Kids behave according to the boundaries and social structures in which they live. This includes peers and family. To the extent that they spend more time with peers, it shouldn't be surprising that a great deal of modeling comes from that source.
However, to take that and use it to assert that parents don't have important causal impact on a child's behavior is ludicrous. For one, the modeling done at an early age sets trajectories that have momentum for the rest of their lives. Second, parents hold a unique relationship of love and trust which heavily weights their input compared to time exposure as kids age. Third, the idea that parental influence drops to zero outside of "the very beginning" is simply false. My kids (8, 5) could win awards for mirroring back various parts of my and my wife's idiosyncratic behavior patterns, and that becomes more sophisticated over time. Sense of humor, problem solving approaches, how they conduct an argument, you name it. The uptake is dynamic and continuing. Tactics and methods of discipline and boundary-setting in particular are ongoing sources of input. This is blindingly obvious to anyone who has raised children of their own.
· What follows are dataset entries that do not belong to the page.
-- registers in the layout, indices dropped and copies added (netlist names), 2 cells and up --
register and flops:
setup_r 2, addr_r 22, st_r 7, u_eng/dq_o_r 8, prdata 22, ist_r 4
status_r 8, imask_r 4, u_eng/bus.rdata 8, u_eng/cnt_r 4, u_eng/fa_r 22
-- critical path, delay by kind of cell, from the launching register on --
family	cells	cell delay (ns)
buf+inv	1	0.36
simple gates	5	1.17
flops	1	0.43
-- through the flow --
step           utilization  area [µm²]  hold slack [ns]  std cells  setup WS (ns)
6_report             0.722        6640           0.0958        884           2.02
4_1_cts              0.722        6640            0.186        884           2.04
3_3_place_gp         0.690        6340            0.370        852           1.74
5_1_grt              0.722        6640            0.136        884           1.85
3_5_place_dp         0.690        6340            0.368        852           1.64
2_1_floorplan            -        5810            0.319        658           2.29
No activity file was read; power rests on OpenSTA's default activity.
==> src/esu_defs.svh <==
// Constants for the endian swap and steer unit
`ifndef ESU_DEFS_SVH
`define ESU_DEFS_SVH

// Widths of the register port and data paths
`define ESU_ADDR_W 4
`define ESU_DATA_W 32
`define ESU_LANES 4
`define ESU_CTRL_W 6
`define ESU_STRAP_W 3

// Register offsets
`define ESU_ADDR_CTRL 4'h0
`define ESU_ADDR_STAT 4'h4

// Control register fields
`define ESU_BIT_PCI_BIG 0
`define ESU_BIT_CPU_BIG 1
`define ESU_BIT_REV 2
`define ESU_BIT_W1 3
`define ESU_BIT_W2 4
`define ESU_BIT_IO 5
`define ESU_CTRL_RESET 6'h00
`define ESU_CTRL_WMASK 6'h3b

// Status register fields
`define ESU_STAT_SWAP 0
`define ESU_STAT_STEER 1
`define ESU_STAT_REGACC 2
`define ESU_STAT_CONFLICT 3
`define ESU_STAT_PCISWAP 4

// Strap port positions (pins 10, 11, 12 of the muxed bus)
`define ESU_STRAP_LEGACY 0
`define ESU_STRAP_PCI 1
`define ESU_STRAP_CPU 2

// Reset values
`define ESU_REV_DEFAULT 1'b1
`define ESU_ZERO_WORD 32'h0000_0000
`define ESU_ZERO_BE 4'h0

`endif

==> src/esu_pkg.sv <==
// Types for the endian swap and steer unit
`include "esu_defs.svh"

package esu_pkg;

    // Complete register state of the unit
    typedef struct packed {
        logic [`ESU_CTRL_W-1:0] ctrl;
        logic strapped;
        logic conflict;
        logic [`ESU_DATA_W-1:0] rdata;
        logic int_wr_valid;
        logic [`ESU_DATA_W-1:0] int_wr_data;
        logic [`ESU_LANES-1:0] int_wr_be;
        logic cpu_rd_valid;
        logic [`ESU_DATA_W-1:0] cpu_rd_data;
        logic pci_valid;
        logic [`ESU_DATA_W-1:0] pci_data;
    } esu_state_s;

endpackage : esu_pkg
Which, importantly, Pinker has not. We should be highly skeptical of strong assertions made by someone who has no personal experience in the subject, especially on what is probably the most common human activity behind sleeping and the three F's. It's like a virgin telling me the best way to have sex after studying porn. You can't really know what it's like until you've done it.
There no doubt is a macro level where certain broad outcomes on which we have passable data are predictable by ZIP code, but those findings aren't extendable to "parents don't matter short of keeping kids alive". Humans are more complicated than that.
And how does one do that? We don't know anything about the genetics of the people in the data beyond grossly superficial aspects. And even if you had everyone's complete genome we still know almost nothing about how genetic inheritance works for complex behavior over a lifetime. Plus, you couldn't construct a controlled experiment if you wanted to. The closest we've got are the "separated twins" studies, which show large environmental drivers.
And even if this were true, it has got to be the worst possible foundational premise from which to approach parenting.